“Would you rather?”
One of my favorite icebreakers is the game “Would you rather?” It always starts easy… “Would you rather have dogs or cats?” “Would you rather have sweet or savory?” “Would you rather date Brad Pitt or George Clooney?”
Dogs. Savory. Brad Pitt. (Every time).
But of course, like any game, the stakes get higher the longer you play and you’re asked tougher questions:
“Would you rather see the future or change the past?”
“Would you rather eat a spoonful of wasabi or drink a cup of vinegar?”
“Would you rather marry Chris Hemsworth with bad breath or Chris Evans with body odor?”
These are harder to answer. Same degree of difficulty for me as the following question: “Would you rather be strong or skinny?” Growing up in the late 80’s during the birth of the supermodel era shapes one’s idea of what beauty looks like. The towering heights of Linda Evangelista or Claudia Schiffer was daunting enough, but Kate Moss’ quote of “nothing tastes as good as skinny feels” was a genuine “Under Pressure” moment. Like many other women, I would obsess about my weight, my BMI and my dress size.
I started getting comfortable in my own skin when I turned 40 (life experience and the right life partner were key) but I would still feel bad when the scale would not move even after going on a diet or regularly working out.

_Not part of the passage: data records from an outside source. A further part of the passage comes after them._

**config.mk**
```make
export PLATFORM = sky130hd
export DESIGN_NAME = wash_sequencer
export DESIGN_NICKNAME = d
export VERILOG_FILES = /design/src/rtl/wash_sequencer.sv
export SDC_FILE = /design/constraint.sdc
export NUM_CORES = 1
export LEC_CHECK = 0
export ABC_AREA = 1
export BUFFER_PORTS_ARGS = -buffer_cell sky130_fd_sc_hd__buf_4
export CAP_MARGIN = 40
export CORE_MARGIN = 4
export CORE_UTILIZATION = 29
export CTS_CLUSTER_SIZE = 25
export DETAILED_ROUTE_END_ITERATION = 12
export GPL_TIMING_DRIVEN = 0
export PLACE_DENSITY = 0.59
export SLEW_MARGIN = 20
export SYNTH_ARGS = -nofsm -noshare
export SYNTH_HDL_FRONTEND = slang
export SYNTH_SLANG_ARGS = --single-unit
export TNS_END_PERCENT = 5
```
**constraint.sdc**
```tcl
create_clock -name clk -period 2.85 [get_ports clk]
set_clock_uncertainty 0.05 [all_clocks]
set_input_delay 0.1425 -clock clk [delete_from_list [all_inputs] [get_ports clk]]
set_output_delay 0.1425 -clock clk [all_outputs]
set_load 0.005 [all_outputs]
```
**src/rtl/wash_sequencer.sv**
```systemverilog
// Wash-program sequencer: FILL/WASH/RINSE/DRAIN/SPIN/DONE engine driven by a seconds tick,
// with pause/resume, door interlock, programmable rinse passes and level-scaled fill/drain.
module wash_sequencer #(
  parameter int TIME_W    = 8,
  parameter int RINSE_W   = 2,
  parameter int MAX_RINSE = 3,
  parameter int FILL_S    = 4,
  parameter int DRAIN_S   = 3,
  parameter int SPIN_S    = 5,
  parameter int BEEP_S    = 3
) (
  input  logic               clk,
  input  logic               resetBtn,
  input  logic               tick,
  input  logic               runBtn,
  input  logic               doorOpen,
  input  logic [1:0]         waterLevel,
  input  logic [RINSE_W-1:0] rinseCount,
  input  logic [TIME_W-1:0]  washTime,
  input  logic [TIME_W-1:0]  rinseTime,
  output logic [2:0]         phase,
  output logic               paused,
  output logic [TIME_W-1:0]  remaining,
  output logic [RINSE_W-1:0] rinseLeft,
  output logic               valveIn,
  output logic               valveOut,
  output logic               motorWash,
  output logic               motorSpin,
  output logic               doorLock,
  output logic               beep,
  output logic               done
);

  localparam logic [2:0] PH_IDLE  = 3'd0;
  localparam logic [2:0] PH_FILL  = 3'd1;
  localparam logic [2:0] PH_WASH  = 3'd2;
  localparam logic [2:0] PH_RINSE = 3'd3;
  localparam logic [2:0] PH_DRAIN = 3'd4;
  localparam logic [2:0] PH_SPIN  = 3'd5;
  localparam logic [2:0] PH_DONE  = 3'd6;

  localparam int PW = TIME_W + 2;
  localparam logic [PW-1:0] SAT_MAX  = {2'b00, {TIME_W{1'b1}}};
  localparam logic [PW-1:0] FILL_K   = PW'(FILL_S);
  localparam logic [PW-1:0] DRAIN_K  = PW'(DRAIN_S);
  localparam logic [PW-1:0] SPIN_K   = PW'(SPIN_S);
  localparam logic [PW-1:0] BEEP_K   = PW'(BEEP_S);
  localparam logic [RINSE_W-1:0] RINSE_CAP = RINSE_W'(MAX_RINSE);

  function automatic logic [TIME_W-1:0] sat_time(input logic [PW-1:0] v);
    sat_time = (v > SAT_MAX) ? SAT_MAX[TIME_W-1:0] : v[TIME_W-1:0];
  endfunction

  // Program state and the configuration latched at start
  logic [2:0]         r_phase;
  logic               r_paused;
  logic [TIME_W-1:0]  r_remaining;
  logic [RINSE_W-1:0] r_rinse_left;
  logic               r_wash_done;
  logic               r_done;
  logic [1:0]         r_level;
  logic [TIME_W-1:0]  r_wash_time;
  logic [TIME_W-1:0]  r_rinse_time;

  logic [1:0]         w_start_level;
  logic [RINSE_W-1:0] w_start_rinse;
  logic [TIME_W-1:0]  w_start_fill;
  logic               w_start;
  logic               w_running;
  logic               w_active;
  logic               w_expire;
  logic               w_advance;
  logic               w_countdown;
  logic [2:0]         w_next_phase;
  logic [RINSE_W-1:0] w_next_rinse;
  logic               w_next_wash_done;
  logic [TIME_W-1:0]  w_next_dur;

  assign w_start_level = (waterLevel == 2'd0) ? 2'd1 : waterLevel;
  assign w_start_rinse = (int'(rinseCount) > MAX_RINSE) ? RINSE_CAP : rinseCount;
  assign w_start_fill  = sat_time(FILL_K * {{TIME_W{1'b0}}, w_start_level});

  // runBtn and tick are single-cycle pulses sampled on the clock edge; there is no
  // backpressure. A pause/resume request always consumes a coincident tick.
  assign w_start   = (r_phase == PH_IDLE) && runBtn && !doorOpen;
  assign w_running = (r_phase >= PH_FILL) && (r_phase <= PH_SPIN);
  assign w_active  = (r_phase == PH_DONE) ||
                     (w_running && !r_paused && !runBtn && !doorOpen);
  // A zero-length phase expires without waiting for a tick
  assign w_expire    = (r_remaining == '0) || (tick && (r_remaining == TIME_W'(1)));
  assign w_advance   = w_active && w_expire;
  assign w_countdown = w_active && !w_expire && tick;

  always_comb begin
    w_next_phase     = PH_IDLE;
    w_next_rinse     = r_rinse_left;
    w_next_wash_done = r_wash_done;
    case (r_phase)
      PH_FILL:  w_next_phase = r_wash_done ? PH_RINSE : PH_WASH;
      PH_WASH: begin
        w_next_phase     = PH_DRAIN;
        w_next_wash_done = 1'b1;
      end
      PH_RINSE: w_next_phase = PH_DRAIN;
      PH_DRAIN: w_next_phase = PH_SPIN;
      PH_SPIN: begin
        if (r_rinse_left != '0) begin
          w_next_phase = PH_FILL;
          w_next_rinse = r_rinse_left - RINSE_W'(1);
        end else begin
          w_next_phase = PH_DONE;
        end
      end
      default:  w_next_phase = PH_IDLE;
    endcase
  end

  always_comb begin
    w_next_dur = '0;
    case (w_next_phase)
      PH_FILL:  w_next_dur = sat_time(FILL_K * {{TIME_W{1'b0}}, r_level});
      PH_WASH:  w_next_dur = r_wash_time;
      PH_RINSE: w_next_dur = r_rinse_time;
      PH_DRAIN: w_next_dur = sat_time(DRAIN_K * {{TIME_W{1'b0}}, r_level});
      PH_SPIN:  w_next_dur = sat_time(SPIN_K);
      PH_DONE:  w_next_dur = sat_time(BEEP_K);
      default:  w_next_dur = '0;
    endcase
  end

  always_ff @(posedge clk) begin
    if (!resetBtn) begin
      r_phase      <= PH_IDLE;
      r_paused     <= 1'b0;
      r_remaining  <= '0;
      r_rinse_left <= '0;
      r_wash_done  <= 1'b0;
      r_done       <= 1'b0;
      r_level      <= 2'd1;
      r_wash_time  <= '0;
      r_rinse_time <= '0;
    end else begin
      r_done <= 1'b0;
      if (w_start) begin
        r_level      <= w_start_level;
        r_wash_time  <= washTime;
        r_rinse_time <= rinseTime;
        r_rinse_left <= w_start_rinse;
        r_wash_done  <= 1'b0;
        r_paused     <= 1'b0;
        r_phase      <= PH_FILL;
        r_remaining  <= w_start_fill;
      end else if (w_running && r_paused) begin
        if (runBtn && !doorOpen) r_paused <= 1'b0;
      end else if (w_running && (runBtn || doorOpen)) begin
        r_paused <= 1'b1;
      end else if (w_advance) begin
        r_phase      <= w_next_phase;
        r_remaining  <= w_next_dur;
        r_rinse_left <= w_next_rinse;
        r_wash_done  <= w_next_wash_done;
        r_done       <= (w_next_phase == PH_DONE);
      end else if (w_countdown) begin
        r_remaining <= r_remaining - TIME_W'(1);
      end
    end
  end

  assign phase     = r_phase;
  assign paused    = r_paused;
  assign remaining = r_remaining;
  assign rinseLeft = r_rinse_left;
  assign done      = r_done;
  assign beep      = (r_phase == PH_DONE);
  assign doorLock  = w_running;
  assign valveIn   = !r_paused && (r_phase == PH_FILL);
  assign motorWash = !r_paused && ((r_phase == PH_WASH) || (r_phase == PH_RINSE));
  assign valveOut  = !r_paused && ((r_phase == PH_DRAIN) || (r_phase == PH_SPIN));
  assign motorSpin = !r_paused && (r_phase == PH_SPIN);

endmodule

```
==> impl_metrics.env, run 1 <==
export IMPL_required_ns=2.98
export IMPL_hold_violations=0
export IMPL_finalSetupViolations=0
export IMPL_syn_cell_area_um2=1901
export IMPL_die_x_um=88.96
export IMPL_finalCritPeriodShare_pct=61.38
export IMPL_path_class="flip-flop to flip-flop"
export IMPL_first_iter_violations=121
export IMPL_fill_cells=691
export IMPL_ant_nets=0
export IMPL_final_min_clock_period_ns=1.749
export IMPL_start_util_pct=29.93
export IMPL_io_pins=46
export IMPL_cts_setup_buffers=0
export IMPL_p_leak_nw=1.186
export IMPL_max_slew_margin_pct=72.26
export IMPL_rsz0062_at_grt="false"
export IMPL_critical_path_max_fanout=10
export IMPL_synth_edf_count=0
export IMPL_drc=0
export IMPL_synth_seq_cells=34
export IMPL_root_buffer="clkbuf_8"
export IMPL_dieArea_um2=7913
export IMPL_layout_common_cells="66 x nor2_1, 47 x nand2_1, 47 x buf_4"
export IMPL_n_antenna_cell=0
export IMPL_drive_gt1_share_pct=20.29
export IMPL_portBuffers=45
export IMPL_seq_area_frac_synth_pct=35.81
export IMPL_cts_tree="yes"
export IMPL_tns_ns=0
export IMPL_first_global_vias=1733
export IMPL_place_ws_ns=1.108
export IMPL_synthFlopType="dfxtp_1"
export IMPL_grt_total_usage_pct=13.60
export IMPL_fin_ws_ns=1.101
export IMPL_cts_htree_levels=2
export IMPL_cts_made_buffers=5
export IMPL_path_clk_slew_ns=0.07
export IMPL_stdcell_area_um2=2426
export IMPL_tightest_slew_ns=0.4161
export IMPL_gp_routability_congestion=0.8148
export IMPL_synth_nets=318
export IMPL_ir_worst_vdd_mv=0.2114
export IMPL_finalMaxSlewViolations=0
export IMPL_avgRoutedWirePerCell_um=12.18
export IMPL_maxCapViolCount=0
export IMPL_grt_start_max_net_pins=11
export IMPL_synth_cell_types=32
export IMPL_overflow=0
export IMPL_ys_async_sr_fraction_pct=0
export IMPL_synthToLayoutAreaGrowth_pct=27.65
export IMPL_grt_first_pass_wirelength_mm=8.355
export IMPL_power_per_cell_area_nw_per_um2=470.8
export IMPL_end_kind="flip-flop"
export IMPL_postPlaceCellArea_um2=2335
export IMPL_ctsHoldBuffers=0
export IMPL_clock_latency_ns=0.29
export IMPL_postCtsResizedCells=0
export IMPL_dieHeight_um=88.96
export IMPL_first_pass_iters=4
export IMPL_routed_wl_mm=5.079
export IMPL_layout_commonest_cell="nor2_1"
export IMPL_avgSynthCellArea_um2=6.622
export IMPL_ys_warn_count=0
export IMPL_critPathLaunchType="flip-flop"
export IMPL_hpwl_mm=3.910
export IMPL_max_freq_mhz=571.6
export IMPL_dr_total_vias=1942
export IMPL_clock_sinks=34
export IMPL_antenna_found_initial=0
export IMPL_status="finished, final reports clean"
export IMPL_rows=29
export IMPL_core_um2=6350
export IMPL_fin_nets=370
export IMPL_hold_class="primary input to flip-flop"
export IMPL_vias_per_cell=4.657
export IMPL_cp_arrival_ns=1.88
export IMPL_synthCells=287
export IMPL_clockBufferDepth=2
[per-layer routing]
metal	part of all wire, %	global-route usage, %
met5	0	0
met4	1.3	4.736
met3	5.6	3.687
met2	43	20.72
met1	50	18.55
[cell families (layout without fill, tap and decap cells)]
| kind of cell | after synthesis | in the layout | share of synthesized area, % |
|---|---|---|---|
| AO/OA/AOI/OAI | 58 | 58 | 16.79 |
| XOR/XNOR | 4 | 4 | 1.844 |
| adder cells (fa/ha/maj) | 6 | 6 | 3.950 |
| buffers and inverters | 46 | 99 | 10.40 |
| flip-flops | 34 | 34 | 35.81 |
| AND/OR/NAND/NOR | 139 | 139 | 31.21 |
[flip-flops by register name, summed over array words and instances (netlist names)]
signal        count
r_wash_time       8
r_level           2
rinseLeft         2
paused            1
remaining         8
done              1
r_wash_done       1
phase             3
r_rinse_time      8
[synth_stat cells, types with 3 or more instances]
cell type,instances,area [um^2]
nor3_1,6,30.03
inv_2,3,11.26
nand3_1,6,30.03
xor2_1,3,26.28
nor2_1,66,247.7
nand4_1,5,31.28
clkbuf_1,4,15.01
inv_1,33,123.9
dfxtp_1,34,680.7
ha_1,6,75.07
o21ai_0,34,170.2
nand2_1,47,176.4
a21oi_1,12,60.06
[layout make-up]
class	instances	area, um^2	area share, %
inverters	36	135.1	5.570
clock inverters	1	5.005	0.2063
plain buffers	10	62.56	2.579
clock buffers	7	86.33	3.559
flip-flops and latches	34	680.7	28.06
repair buffers	45	337.8	13.92
well taps	77	96.34	3.971
multi-input cells	207	1022	42.14
[per-stage QoR]
stage / util, % / hold slack, ns / total power (W) / cells
finish: 38.21 / 0.05330 / 0.001142 / 417
global route: 38.21 / 0.06179 / 0.001208 / 417
CTS: 38.21 / 0.04924 / 0.001152 / 417
detailed placement: 36.77 / 0.3555 / 0.0007817 / 409
global placement: 36.77 / 0.3495 / 0.0007783 / 409
floorplan: - / 0.2574 / 0.0006905 / 287
[critical path, stage by stage (launching register included)]
cell and delay [ns]:
dfxtp_1 0.50, inv_1 0.19, nand4_2 0.22, clkbuf_1 0.37
o21ai_1 0.12, a21oi_1 0.14, nor2_1 0.05
[power breakdown]
part           switching (W)  total [W]  internal (W)
logic               0.000130   0.000236      0.000105
clock network       0.000178   0.000373      0.000195
registers          0.0000263   0.000533      0.000507
[final timing paths]
kind                endpoint           start  cells after the start  slack, ns
max                 phase[0]        phase[0]                      6       1.10
min          r_rinse_time[5]    rinseTime[5]                      3       0.05
max reg2reg         phase[0]        phase[0]                      6       1.10
min reg2reg   r_wash_time[2]  r_wash_time[2]                      2       0.43
(Power assumes the default switching activity.)
==> run 2, diff against run 1 <==
Settings changed: PLACE_DENSITY 0.59 to 0.6.
Clock period 2.85 ns to 1.6 ns, I/O delays scaled along.
==> impl_metrics.env, run 2 (synthesized netlist as in run 1, its figures left out) <==
export IMPL_status="complete, but fails checks"
export IMPL_violations="hold timing, setup timing"
export IMPL_required_ns=1.72
export IMPL_synthToLayoutAreaGrowth_pct=38.31
export IMPL_end_kind="flip-flop"
export IMPL_hold_violations=1
export IMPL_fin_nets=382
export IMPL_cts_htree_levels=2
export IMPL_p_leak_nw=1.248
export IMPL_final_min_clock_period_ns=1.617
export IMPL_grt_busiest_layer="met2"
export IMPL_avgRoutedWirePerCell_um=12.25
export IMPL_path_clk_slew_ns=0.06
export IMPL_core_um2=6350
export IMPL_routed_wl_mm=5.245
export IMPL_finalCritPeriodShare_pct=101.0
export IMPL_gp_routability_congestion=0.8134
export IMPL_grtUsageMet2_pct=21.66
export IMPL_cp_arrival_ns=1.74
export IMPL_portBuffers=45
export IMPL_ir_worst_vdd_mv=0.3716
export IMPL_p_int_w=0.001425
export IMPL_use_met3_pct=4.332
export IMPL_critical_path_max_fanout=5
export IMPL_slowest_stage="dfxtp_2"
export IMPL_dieHeight_um=88.96
export IMPL_max_freq_mhz=618.6
export IMPL_max_slew_margin_pct=73.77
export IMPL_overflow=0
export IMPL_pwr_share_seq_pct=47.3
export IMPL_grt_first_pass_wirelength_mm=8.424
export IMPL_tightest_slew_ns=0.3934
export IMPL_layout_commonest_cell="nor2_1"
export IMPL_finalSetupViolations=1
export IMPL_first_pass_iters=4
export IMPL_drive_gt1_share_pct=27.35
export IMPL_critPathLaunchType="flip-flop"
export IMPL_clock_latency_ns=0.29
export IMPL_dr_total_vias=2018
export IMPL_clock_sinks=34
export IMPL_grt_total_usage_pct=13.83
export IMPL_cts_made_buffers=5
export IMPL_n_antenna_cell=0
export IMPL_tns_ns=-0.01659
export IMPL_io_pins=46
export IMPL_rows=29
export IMPL_dieArea_um2=7913
export IMPL_cts_tree="yes"
export IMPL_switchingPower_w=0.0005877
export IMPL_hold_class="primary input to flip-flop"
export IMPL_vias_per_cell=4.715
export IMPL_finalMaxSlewViolations=0
export IMPL_met1_usage_pct=18.00
export IMPL_pwr_share_comb_pct=23.8
export IMPL_rsz0062_at_grt="true"
export IMPL_power_frac_clock_pct=28.9
export IMPL_crit_top_cell="nor2_1"
export IMPL_start_util_pct=29.93
export IMPL_first_global_vias=1809
export IMPL_grt_start_max_net_pins=11
export IMPL_layout_common_cells="63 x nor2_1, 50 x buf_4, 42 x nand2_1"
export IMPL_switching_share_pct=29.20
export IMPL_first_iter_violations=80
export IMPL_die_x_um=88.96
export IMPL_antenna_found_initial=0
export IMPL_root_buffer="clkbuf_8"
export IMPL_cpPeakStageDelay_ns=0.34
export IMPL_path_cells="inv_4 -> ha_4 -> nand2_1 -> nand2_1 -> nand4_1 -> inv_1 -> nand2_2 -> buf_6 -> nor2_2 -> nor2_1 -> nor2_1 -> nor2_1"
export IMPL_holdWs_ns=-0.00005534
export IMPL_hpwl_mm=3.901
export IMPL_fin_ws_ns=-0.01659
export IMPL_power_per_cell_area_nw_per_um2=765.7
export IMPL_maxCapViolCount=0
export IMPL_path_class="flip-flop to flip-flop"
export IMPL_ant_nets=0
export IMPL_drc=0
export IMPL_clockBufferDepth=2
run 2: cell types whose count changed in the layout (fill, tap and decap cells not counted), sizes merged:
cell and delta:
buf +7, clkinv -1, dlygate4sd3 +5
run 2: power groups by stage:
| stage | logic (W) | clock network (W) | registers, W |
|---|---|---|---|
| floorplan | 0.000270 | 0 | 0.000960 |
| global placement | 0.000417 | 0 | 0.000969 |
| detailed placement | 0.000421 | 0 | 0.000970 |
| CTS | 0.000448 | 0.000607 | 0.000951 |
| global route | 0.000540 | 0.000648 | 0.000962 |
| finish | 0.000478 | 0.000582 | 0.000953 |
run 2: final timing paths:
| check | start | to | slack (ns) | cells past startpoint |
|---|---|---|---|---|
| max reg2reg | remaining[1] | remaining[3] | -0.02 | 12 |
| min reg2reg | r_wash_time[1] | r_wash_time[1] | 0.42 | 2 |
| min | rinseTime[6] | r_rinse_time[6] | -0.00006 | 3 |
| max | remaining[1] | remaining[3] | -0.02 | 12 |
run 2: layout make-up:
class / count / area (um^2)
Inverter: 36 / 137.6
Timing Repair Buffer: 57 / 454.2
Tap cell: 77 / 96.34
Fill cell: 673 / 3721
Sequential cell: 34 / 688.2
Multi-Input combinational cell: 207 / 1101
Clock buffer: 7 / 76.32
Buffer: 10 / 75.07
run 2: what timing repair did:
item,in CTS,in global routing
hold buffers,5,0
resized for setup,13,27
pin swaps,3,12
setup buffers,2,3
cloned,1,1
hold endpoints to repair,5,0
setup endpoints to repair,23,33
run 2: routing by layer:
layer / wire [um] / vias up
met2: 2441 / 46
met3: 327 / 10
li1: - / 1044
met5: 0 / -
met4: 98 / 0
met1: 2377 / 918
run 2: metrics by stage:
stage,setup WS (ns),power [W],utilization [%],cell area [um^2],std cells
2_1_floorplan,0.07492,0.001230,-,1901,287
3_3_place_gp,-0.1456,0.001385,36.77,2335,409
3_5_place_dp,-0.1518,0.001391,36.77,2335,409
4_1_cts,-0.02129,0.002006,39.61,2515,424
5_1_grt,-0.1359,0.002150,41.40,2629,428
6_report,-0.01659,0.002013,41.40,2629,428
run 2: critical path, delay by kind of cell (launching register included):
family,cells,cell delay [ns]
adder cells (fa/ha/maj),1,0.12
buffers and inverters,3,0.35
flip-flops,1,0.34
AND/OR/NAND/NOR,8,0.63
==> run 3, diff against run 2 <==
Settings changed: CORE_UTILIZATION 29 to 45, PLACE_DENSITY 0.6 to 0.82.
==> impl_metrics.env, run 3 (synthesized netlist as in run 1, its figures left out) <==
export IMPL_status="complete, but fails checks"
export IMPL_violations="setup timing"
export IMPL_critical_path_max_fanout=5
export IMPL_rsz0062_at_grt="true"
export IMPL_required_ns=1.72
export IMPL_fin_total_pwr_w=0.002178
export IMPL_ant_nets=0
export IMPL_die_x_um=72.99
export IMPL_finalMaxSlewViolations=0
export IMPL_grt_total_usage_pct=20.59
export IMPL_clockBufferDepth=2
export IMPL_final_min_clock_period_ns=1.667
export IMPL_fin_ws_ns=-0.06703
export IMPL_path_clk_slew_ns=0.07
export IMPL_io_pins=46
export IMPL_rows=23
export IMPL_start_util_pct=47.17
export IMPL_vias_per_cell=5.113
export IMPL_clock_sinks=34
export IMPL_portBuffers=45
export IMPL_power_per_cell_area_nw_per_um2=823.0
export IMPL_dieHeight_um=72.99
export IMPL_hold_violations=0
export IMPL_core_um2=4029
export IMPL_cp_arrival_ns=1.79
export IMPL_dr_total_vias=2076
export IMPL_cts_tree="yes"
export IMPL_p_leak_nw=1.279
export IMPL_path_class="flip-flop to flip-flop"
export IMPL_tightest_slew_ns=0.3902
export IMPL_first_iter_violations=192
export IMPL_holdWs_ns=0.002143
export IMPL_cts_htree_levels=2
export IMPL_max_slew_margin_pct=73.99
export IMPL_multi_input_area_um2=1087
export IMPL_cts_made_buffers=5
export IMPL_hold_class="primary input to flip-flop"
export IMPL_antenna_found_initial=0
export IMPL_layout_commonest_cell="nor2_1"
export IMPL_end_kind="flip-flop"
export IMPL_first_global_vias=1901
export IMPL_dieArea_um2=5328
export IMPL_avgRoutedWirePerCell_um=12.89
export IMPL_grt_first_pass_wirelength_mm=8.542
export IMPL_first_pass_iters=4
export IMPL_gp_routability_congestion=0.9256
export IMPL_maxCapViolCount=0
export IMPL_critPathLaunchType="flip-flop"
export IMPL_stdcell_count=406
export IMPL_n_antenna_cell=0
export IMPL_ir_worst_vdd_mv=0.4918
export IMPL_routed_wl_mm=5.233
export IMPL_root_buffer="clkbuf_8"
export IMPL_synthToLayoutAreaGrowth_pct=39.24
export IMPL_finalCritPeriodShare_pct=104.2
export IMPL_clock_latency_ns=0.29
export IMPL_overflow=0
export IMPL_placedCellCount=382
export IMPL_max_freq_mhz=599.9
export IMPL_seq_area_um2=690.7
export IMPL_reg2reg_slack_ns=-0.07
export IMPL_drive_gt1_share_pct=27.53
export IMPL_layout_common_cells="63 x nor2_1, 51 x buf_4, 42 x nand2_1"
export IMPL_fin_util_pct=65.68
export IMPL_finalSetupViolations=7
export IMPL_hpwl_mm=3.658
export IMPL_fin_nets=386
export IMPL_drc=0
export IMPL_grt_start_max_net_pins=11
export IMPL_fill_cells=346
## run 3: cell types whose count changed in the layout (fill, tap and decap cells not counted), sizes merged
cell | before | now
clkbuf | 11 | 12
dlygate4sd3 | 5 | 9
## run 3: final cells by class
class	instances	share of cell area, %
buffer	10	2.790
clock buffer	8	4.161
inverter	36	5.201
multi-input combinational	207	41.09
sequential	34	26.10
tap	50	2.364
timing repair buffer	61	18.30
## run 3: final timing paths
path                                     start               to  depth (start not counted)
worst min-delay path              rinseTime[0]  r_rinse_time[0]                          3
worst max register to register    remaining[0]         phase[0]                         11
worst max-delay path              remaining[0]         phase[0]                         11
worst min register to register  r_wash_time[1]   r_wash_time[1]                          2
## run 3: per-layer routing
metal | share of wire (%) | vias up | track usage [%]
met1 | 43 | 928 | 26.11
li1 | - | 1063 | -
met3 | 5.5 | 13 | 4.821
met2 | 49 | 72 | 33.96
met4 | 2.3 | 0 | 7.377
met5 | 0 | - | 0
## run 3: worst max-delay path, cell delays in order, from the launching register on
cell     delay (ns)
dfxtp_4        0.37
inv_2          0.09
ha_4           0.13
inv_1          0.04
nand2_2        0.04
nand4_1        0.15
inv_1          0.11
nand2_2        0.10
buf_6          0.14
buf_4          0.14
a21oi_2        0.13
nor2_1         0.05
## run 3: repair_timing
action / in CTS / in global routing
resized for setup: 14 / 28
setup buffers: 0 / 5
hold endpoints to repair: 9 / 0
endpoints found under the setup margin: 19 / 29
pin swaps: 1 / 13
gates cloned: 1 / 1
hold buffers: 9 / 0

When I had to pivot to strength training to manage my menopause symptoms, I still used the scale as my barometer for success. My husband would remind me that muscle is heavier than fat — I should be less worried about the number on the scale, I should be more focused on the amount that I could lift.
I needed a major shift to my perspective. It was best captured by a post by @floridaray18, and it was like a lightbulb went off.
Instead of losing weight, think about gaining strength.
Instead of losing inches, think about gaining longevity.
Instead of losing cellulite, think about gaining confidence.
Instead of obsessing on what you lose, focus on what you achieve.
Which would I rather? Strong, not skinny.
And don’t worry, I didn’t forget my other answers.
Change the past. Eat a spoonful of wasabi. And date Chris Hemsworth with bad breath… AND body odor.